🤖 AI Summary
This work proposes the Discrete Transformer, a novel architecture that overcomes the inherent difficulty of existing Transformers in extracting interpretable symbolic programs due to entangled feature representations. By functionally decoupling components—constraining the attention mechanism to serve solely as information routing and restricting the MLP to element-wise operations—and incorporating temperature-annealed sampling, the model enables a reliable mapping from continuous representations to discrete symbolic logic. This approach uniquely facilitates zero-shot algorithmic discovery over continuous variable domains within a Transformer framework, leveraging structured inductive biases and an annealing-driven phase transition mechanism to achieve fine-grained programmatic control. Experiments demonstrate that the framework matches the performance of RNNs while successfully recovering human-readable, executable programs, thereby validating its efficacy in both interpretability and algorithmic discovery.
📝 Abstract
Algorithm extraction aims to synthesize executable programs directly from models trained on specific algorithmic tasks, enabling de novo algorithm discovery without relying on human-written code. However, extending this paradigm to Transformer is hindered by superposition, where entangled features encoded in overlapping directions obstruct the extraction of symbolic expressions.

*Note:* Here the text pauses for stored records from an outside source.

File: src/rtl/zc_phase_gen.sv
// Zadoff-Chu phase generator for PUSCH DMRS base sequences.
// It latches the sequence parameters when a start request is accepted.
// It then produces one normalized phase word per sample n = 0..Mzc-1,
// using an incremental quadratic recursion with cyclic extension past Nzc.
// The output is a single-entry register that obeys valid/ready backpressure.
//
// state | meaning
// IDLE  | waiting for a start request with a non-zero length
// RUN   | generating samples until the last one is accepted
module zc_phase_gen (
  input  logic        clk,
  input  logic        rst,
  input  logic        start,
  input  logic [9:0]  Mzc,
  input  logic [9:0]  Nzc,
  input  logic [29:0] Nzc_rec,
  input  logic [9:0]  q,
  output logic        busy,
  output logic        out_valid,
  input  logic        out_ready,
  output logic [15:0] out_phase,
  output logic [9:0]  out_n,
  output logic        out_last
);

  typedef enum logic {IDLE, RUN} state_t;

  state_t      state, state_nxt;
  logic [9:0]  mzc_r, nzc_r, qr_r;
  logic [29:0] rec_r;
  logic [9:0]  m_r, a_r, d_r, n_r;
  logic        last_loaded;

  logic        accept_start, load, accept_last, is_last, wrap;
  logic [10:0] a_sum, d_sum;
  logic [9:0]  a_step, d_step, q_red;
  logic [33:0] product;
  logic [15:0] phase_nxt;

  // Handshake decode and one step of the phase recursion
  always_comb begin
    accept_start = (state == IDLE) && start && (Mzc != 10'd0);
    load         = (state == RUN) && !last_loaded && (!out_valid || out_ready);
    accept_last  = out_valid && out_ready && out_last;
    is_last      = (n_r == 10'(mzc_r - 10'd1));
    wrap         = ({1'b0, m_r} + 11'd1) == {1'b0, nzc_r};
    q_red        = (q >= Nzc) ? 10'(q - Nzc) : q;
    a_sum        = {1'b0, a_r} + {1'b0, d_r};
    d_sum        = {1'b0, d_r} + {1'b0, qr_r};
    a_step       = (a_sum >= {1'b0, nzc_r}) ? 10'(a_sum - {1'b0, nzc_r}) : a_sum[9:0];
    d_step       = (d_sum >= {1'b0, nzc_r}) ? 10'(d_sum - {1'b0, nzc_r}) : d_sum[9:0];
    // Only bits up to 33 matter; a < Nzc keeps the phase inside 16 bits.
    product      = 34'(a_r) * 34'(rec_r);
    phase_nxt    = 16'(product >> 18);
  end

  // Next-state logic
  always_comb begin
    state_nxt = state;
    case (state)
      IDLE: if (accept_start) state_nxt = RUN;
      RUN:  if (accept_last)  state_nxt = IDLE;
      default: state_nxt = IDLE;
    endcase
  end

  assign busy = (state == RUN);

  // State, parameter latch, recursion and output register
  always_ff @(posedge clk) begin
    if (rst) begin
      state       <= IDLE;
      mzc_r       <= '0;
      nzc_r       <= '0;
      rec_r       <= '0;
      qr_r        <= '0;
      m_r         <= '0;
      a_r         <= '0;
      d_r         <= '0;
      n_r         <= '0;
      last_loaded <= 1'b0;
      out_valid   <= 1'b0;
      out_phase   <= '0;
      out_n       <= '0;
      out_last    <= 1'b0;
    end else begin
      state <= state_nxt;
      if (accept_start) begin
        mzc_r       <= Mzc;
        nzc_r       <= Nzc;
        rec_r       <= Nzc_rec;
        qr_r        <= q_red;
        m_r         <= '0;
        a_r         <= '0;
        d_r         <= q_red;
        n_r         <= '0;
        last_loaded <= 1'b0;
      end else if (load) begin
        out_valid   <= 1'b1;
        out_phase   <= phase_nxt;
        out_n       <= n_r;
        out_last    <= is_last;
        last_loaded <= is_last;
        n_r         <= 10'(n_r + 10'd1);
        if (wrap) begin
          m_r <= '0;
          a_r <= '0;
          d_r <= qr_r;
        end else begin
          m_r <= 10'(m_r + 10'd1);
          a_r <= a_step;
          d_r <= d_step;
        end
      end else if (out_valid && out_ready) begin
        out_valid <= 1'b0;
        out_last  <= 1'b0;
      end
    end
  end

endmodule
File: config.mk
export PLATFORM = sky130hd
export DESIGN_NAME = zc_phase_gen
export DESIGN_NICKNAME = d
export VERILOG_FILES = /design/src/rtl/zc_phase_gen.sv
export SDC_FILE = /design/constraint.sdc
export NUM_CORES = 1
export LEC_CHECK = 0
export ABC_AREA = 0
export ABC_CLOCK_PERIOD_IN_PS = 6850
export CAP_MARGIN = 5
export CORE_UTILIZATION = 50
export DETAILED_ROUTE_END_ITERATION = 10
export PLACE_DENSITY = 0.69
export REMOVE_ABC_BUFFERS = 1
export SLEW_MARGIN = 0
export SYNTH_ARGS = -nofsm -noshare
export SYNTH_HDL_FRONTEND = slang
export SYNTH_SLANG_ARGS = --single-unit
File: constraint.sdc
create_clock -name clk -period 6.85 [get_ports clk]
set_clock_uncertainty 0.05 [all_clocks]
set_input_delay 0.685 -clock clk [delete_from_list [all_inputs] [get_ports clk]]
set_output_delay 0.685 -clock clk [all_outputs]
set_load 0.005 [all_outputs]
======== Word-level counts from Yosys, hierarchy flattened ========
Index checks and enable logic that the tools add are counted.
cells by class
  $add $sub $neg .......................... 9
  multipliers ............................. 1
  magnitude comparators ................... 3
  equality and inequality tests ........... 2
  mux-type cells .......................... 14
  bitwise operators ....................... 2
  reduce and logical (&&, ||, !) cells .... 15
operator list
  cell                                                count
  two-way mux 10 bit                                  8
  multiplier 10 x 30 -> 34 bit                        1
  subtractor 10 bit                                   3
  adder 10 x 10 -> 11 bit                             2
  greater-or-equal comparator 11 x 10 -> 1 bit        2
  adder 10 x 1 -> 10 bit, second input constant       2
  adder 10 x 1 -> 11 bit, second input constant       1
  equality test 11 x 10 -> 1 bit                      1
  equality test 10 bit                                1
  greater-or-equal comparator 10 bit                  1
  nonzero test 10 bit                                 1
  subtractor 10 x 1 -> 10 bit, second input constant  1
  logical AND 1 bit                                   6
  two-way mux 1 bit                                   5
  AND reduction 2 bit                                 2
  nonzero test 2 bit                                  2
  logical NOT 1 bit                                   2
  inverter 1 bit                                      2
  case mux 1 bit (2 select lines)                     1
  OR reduction 2 bit                                  1
  logical OR 1 bit                                    1
storage, ports and cells
  register bits ........................... 130
  input port bits ......................... 64
  output and inout bits ................... 29

======== Longest topological paths before layout ========
  word-level depth ........................ 6
  mapped depth ............................ 22
  depth with buffers taken out ............ 20

======== Worst setup path after synthesis ========
OpenSTA, ideal clock, no wires.
  kind .................................... flip-flop to flip-flop
  start ................................... register a_r[1]
  end ..................................... register out_phase[15]
  library setup time ...................... 91 ps
  arrival time ............................ 6011 ps
  data required time ...................... 6709 ps
  path slack .............................. 698 ps
  cell stages (with the launch flop) ...... 21
  path buffers ............................ 2
  cells stage by stage .................... dfxtp_1 -> clkbuf_1 -> clkbuf_1 -> nand2_1 -> fa_1 -> inv_1 -> fa_1 -> fa_1 -> fa_1 -> inv_1 -> fa_1 -> inv_1 -> ha_1 -> a21o_1 -> o21bai_2 -> a31o_1 -> nor2b_4 -> a2111o_1 -> and3_4 -> or4_1 -> a311oi_1
on the way
  word-level cells in the longest chain between the ends .. 1
ends and longest elaborated chain
  what                          RTL line  RTL
  start: declaration            31        logic [9:0] m_r, a_r, d_r, n_r;
  start signal: assignment      111       a_r <= a_step;
  multiplier 10 x 30 -> 34 bit  53        product = 34'(a_r) * 34'(rec_r);
  end signal: assignment        100       out_phase <= phase_nxt;
  end: declaration              21        output logic [15:0] out_phase,
Every way passes these cells.
A chain may end at the register's enable or synchronous reset.

======== Worst setup path after layout ========
Ends and elaborated chain as after synthesis.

In this work, we propose the Discrete Transformer, an architecture explicitly engineered to bridge the gap between continuous representations and discrete symbolic logic. By enforcing a strict functional disentanglement, which constrains Numerical Attention to information routing and Numerical MLP to element-wise arithmetic, and employing temperature-annealed sampling, our method effectively facilitates the extraction of human-readable programs. Empirically, the Discrete Transformer not only achieves performance comparable to RNN-based baselines but crucially extends interpretability to continuous variable domains. Moreover, our analysis of the annealing process shows that the efficient discrete search undergoes a clear phase transition from exploration to exploitation. We further demonstrate that our method enables fine-grained control over synthesized programs by imposing inductive biases. Collectively, these findings establish the Discrete Transformer as a robust framework for demonstration-free algorithm discovery, offering a rigorous pathway toward Transformer interpretability.